Proprio per questo il Papa si recherà settimana prossima a Budapest, per il Congresso eucaristico internazionale: un appuntamento molto atteso, dice il Santo Padre, perché «saranno così giorni segnati dall’adorazione e dalla preghiera nel cuore dell’Europa». Un’Europa dal cuore diventato da alcuni secoli molto ostile al dono della Fede, come ricorda lo stesso Pontefice: «mentre saluto affettuosamente coloro che hanno preparato questo viaggio – e vi ringrazio –, e quanti mi attendono e che io stesso desidero di cuore incontrare, chiedo a tutti di accompagnarmi con la preghiera, e affido le visite che compirò all’intercessione di tanti eroici confessori della fede, i quali testimoniarono in quei luoghi il Vangelo tra ostilità e persecuzioni. Essi aiutino l’Europa a testimoniare anche oggi, non tanto a parole, ma soprattutto con i fatti, con opere di misericordia e di accoglienza, il buon annuncio del Signore che ci ama e ci salva». Il riferimento all’accoglienza si collega all’appello per i profughi afghani: «in questi momenti concitati che vedono gli afghani cercare rifugio, prego per i più vulnerabili tra loro. Prego che molti Paesi accolgano e proteggano quanti cercano una nuova vita. Prego anche per gli sfollati interni, affinché abbiano l’assistenza e la protezione necessarie. Possano i giovani afghani ricevere l’istruzione, bene essenziale per lo sviluppo umano. E possano tutti gli afghani, sia in patria, sia in transito, sia nei Paesi di accoglienza, vivere con dignità, in pace e fraternità coi loro vicini».

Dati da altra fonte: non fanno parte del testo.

===== src/hdl/cache_pkg.sv =====
/*
 * Shared widths, types and encodings of the 2-way write-through cache.
 * Modules refer to these by scoped name (cache_pkg::name).
 */
`default_nettype none

package cache_pkg;

  // cpu word address, byte address bits 28..1
  localparam int ADDR_W     = 28;
  localparam int OFFSET_W   = 2;
  localparam int INDEX_W    = 8;
  localparam int TAG_W      = ADDR_W - INDEX_W - OFFSET_W;
  localparam int WAY_ADDR_W = INDEX_W + OFFSET_W;

  // field positions inside cpu_adr
  localparam int INDEX_LSB = OFFSET_W;
  localparam int TAG_LSB   = OFFSET_W + INDEX_W;

  typedef logic [15:0] word_t;
  // bit 0 selects the low byte
  typedef logic [1:0]  byte_sel_t;

  // lru = 1 makes way 0 the next victim
  typedef struct packed {
    logic             lru;
    logic             valid1;
    logic             valid0;
    logic [TAG_W-1:0] tag1;
    logic [TAG_W-1:0] tag0;
  } tag_entry_t;

  // source of a tag write
  localparam logic [1:0] TAG_SEL_REFRESH = 2'd0;
  localparam logic [1:0] TAG_SEL_FILL    = 2'd1;
  localparam logic [1:0] TAG_SEL_CLEAR   = 2'd2;

  // source of a way write
  localparam logic WDATA_CPU = 1'b0;
  localparam logic WDATA_SDR = 1'b1;

  typedef enum logic [3:0] {
    CLEAR,
    IDLE,
    WRITE,
    WRITE_HOLD,
    READ,
    READ_HOLD,
    FILL_FIRST,
    FILL_REST,
    FILL_HOLD
  } ctrl_state_t;

endpackage

`default_nettype wire


===== src/hdl/cache_fsm.sv =====
/*
 * Cache controller. Serves cpu reads and write-through writes, runs the
 * four-word line fill from sdram and sweeps the tag store on reset and
 * on a clear request. Holds the cache-enable and clear-edge registers.
 */
`timescale 1ns/1ps
`default_nettype none

module cache_fsm (
  input  wire                    clk,
  input  wire                    rst,
  input  wire                    cpu_cs,
  input  wire                    cpu_we,
  input  wire [3:0]              cpu_cache_ctrl,
  input  wire                    cache_inhibit,
  input  wire                    hit,
  input  wire                    hit_way,
  input  wire                    victim_way,
  input  wire                    sdr_read_ack,
  input  wire cache_pkg::word_t  sdr_dat_r,
  input  wire cache_pkg::word_t  way_rdata,
  input  wire                    count_last,
  output logic                   cpu_ack,
  output cache_pkg::word_t       cpu_dat_r,
  output logic                   wb_en,
  output logic                   sdr_read_req,
  output logic                   tag_we,
  output logic [1:0]             tag_sel,
  output logic                   fill_way,
  output logic [1:0]             way_we,
  output logic                   fill_active,
  output logic                   wdata_sel,
  output logic                   read_way,
  output logic                   count_start,
  output logic                   count_step
);

  cache_pkg::ctrl_state_t state;
  logic                   cc_en;
  logic [1:0]             clr_q;
  logic                   clear_edge;
  logic                   clr_pend;
  // line goes into the cache at all
  logic                   store;
  // words still to come after the first
  logic [1:0]             fill_left;

  assign clear_edge = clr_q[0] && !clr_q[1];

  // the hitting way is read back on reads and merged on writes
  assign read_way = hit_way;

  always_ff @(posedge clk) begin
    if (rst) begin
      state        <= cache_pkg::CLEAR;
      cpu_ack      <= 1'b0;
      wb_en        <= 1'b0;
      sdr_read_req <= 1'b0;
      cc_en        <= 1'b0;
      clr_q        <= 2'b00;
      clr_pend     <= 1'b0;
      fill_way     <= 1'b0;
      store        <= 1'b0;
      fill_left    <= 2'd0;
    end else begin
      wb_en <= 1'b0;
      // control bits only move between accesses
      if (!cpu_cs) begin
        cc_en <= cpu_cache_ctrl[0];
        clr_q <= {clr_q[0], cpu_cache_ctrl[3]};
      end
      if (clear_edge && !cpu_cs) begin
        clr_pend <= 1'b1;
      end else if (state == cache_pkg::CLEAR) begin
        clr_pend <= 1'b0;
      end
      case (state)
        cache_pkg::CLEAR: begin
          if (count_last) state <= cache_pkg::IDLE;
        end
        cache_pkg::IDLE: begin
          // a pending clear goes before the next access
          if (clr_pend) begin
            state <= cache_pkg::CLEAR;
          end else if (cpu_cs) begin
            state <= cpu_we ? cache_pkg::WRITE : cache_pkg::READ;
          end
        end
        cache_pkg::WRITE: begin
          wb_en <= 1'b1;
          state <= cpu_cs ? cache_pkg::WRITE_HOLD : cache_pkg::IDLE;
        end
        cache_pkg::WRITE_HOLD: begin
          wb_en <= cpu_cs;
          if (!cpu_cs) state <= cache_pkg::IDLE;
        end
        cache_pkg::READ: begin
          if (cc_en && hit) begin
            cpu_dat_r <= way_rdata;
            state     <= cache_pkg::READ_HOLD;
          end else begin
            sdr_read_req <= 1'b1;
            fill_way     <= victim_way;
            store        <= cc_en && !cache_inhibit;
            fill_left    <= 2'd3;
            state        <= cache_pkg::FILL_FIRST;
          end
        end
        cache_pkg::READ_HOLD: begin
          cpu_ack <= cpu_cs;
          if (!cpu_cs) state <= cache_pkg::IDLE;
        end
        cache_pkg::FILL_FIRST: begin
          // requested word goes straight to the cpu
          if (sdr_read_ack) begin
            sdr_read_req <= 1'b0;
            cpu_dat_r    <= sdr_dat_r;
            cpu_ack      <= 1'b1;
            state        <= cache_pkg::FILL_REST;
          end
        end
        cache_pkg::FILL_REST: begin
          if (sdr_read_ack) begin
            fill_left <= fill_left - 2'd1;
            if (fill_left == 2'd1) state <= cache_pkg::FILL_HOLD;
          end
        end
        cache_pkg::FILL_HOLD: begin
          if (!cpu_ack) state <= cache_pkg::IDLE;
        end
        default: begin
          state <= cache_pkg::IDLE;
        end
      endcase
      // ack drops on the first edge that sees cs low
      if (!cpu_cs) cpu_ack <= 1'b0;
    end
  end

  always_comb begin
    tag_we      = 1'b0;
    tag_sel     = cache_pkg::TAG_SEL_REFRESH;
    way_we      = 2'b00;
    fill_active = 1'b0;
    wdata_sel   = cache_pkg::WDATA_CPU;
    count_start = 1'b0;
    count_step  = 1'b0;
    case (state)
      cache_pkg::CLEAR: begin
        tag_we     = 1'b1;
        tag_sel    = cache_pkg::TAG_SEL_CLEAR;
        count_step = 1'b1;
      end
      cache_pkg::IDLE: begin
        count_start = clr_pend;
      end
      cache_pkg::WRITE: begin
        // keep a cached copy current even with the cache disabled
        if (hit) way_we = hit_way ? 2'b10 : 2'b01;
      end
      cache_pkg::READ: begin
        // hit refreshes lru, miss loads the requested offset
        if (cc_en && hit) begin
          tag_we = 1'b1;
        end else begin
          count_start = 1'b1;
        end
      end
      cache_pkg::FILL_FIRST, cache_pkg::FILL_REST: begin
        fill_active = 1'b1;
        wdata_sel   = cache_pkg::WDATA_SDR;
        count_step  = sdr_read_ack;
        if (sdr_read_ack && store) way_we = fill_way ? 2'b10 : 2'b01;
        if (state == cache_pkg::FILL_FIRST) begin
          tag_we  = sdr_read_ack && store;
          tag_sel = cache_pkg::TAG_SEL_FILL;
        end
      end
      default: begin
      end
    endcase
  end

  a_ack_release: assert property (@(posedge clk) disable iff (rst)
    $fell(cpu_cs) |=> !cpu_ack)
    else $error("cache_fsm: cpu_ack held after cpu_cs fell");

  a_one_way: assert property (@(posedge clk) disable iff (rst) !(&way_we))
    else $error("cache_fsm: both ways written at once");

endmodule

`default_nettype wire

Adorazione del Signore e carità fattiva sono linee d’azione perfettamente incarnate da santa Teresa di Calcutta (1910-97), amante dei poveri perché innamorata di Gesù Eucaristia: «oggi ricorre la memoria di Santa Teresa di Calcutta, per tutti Madre Teresa. Un bell’applauso!».
Considerevoli, dati i malintesi che si sono creati sul fronte interreligioso in queste settimane, anche gli auguri del Papa per le imminenti festività ebraiche: «nei prossimi giorni ricorre il capodanno ebraico, Rosh Hashanah. E poi le due feste di Yom Kippur e Sukkot. Rivolgo di cuore il mio augurio a tutti i fratelli e le sorelle di religione ebraica: il nuovo anno sia ricco di frutti di pace e di bene per quanti camminano fedelmente nella Legge del Signore».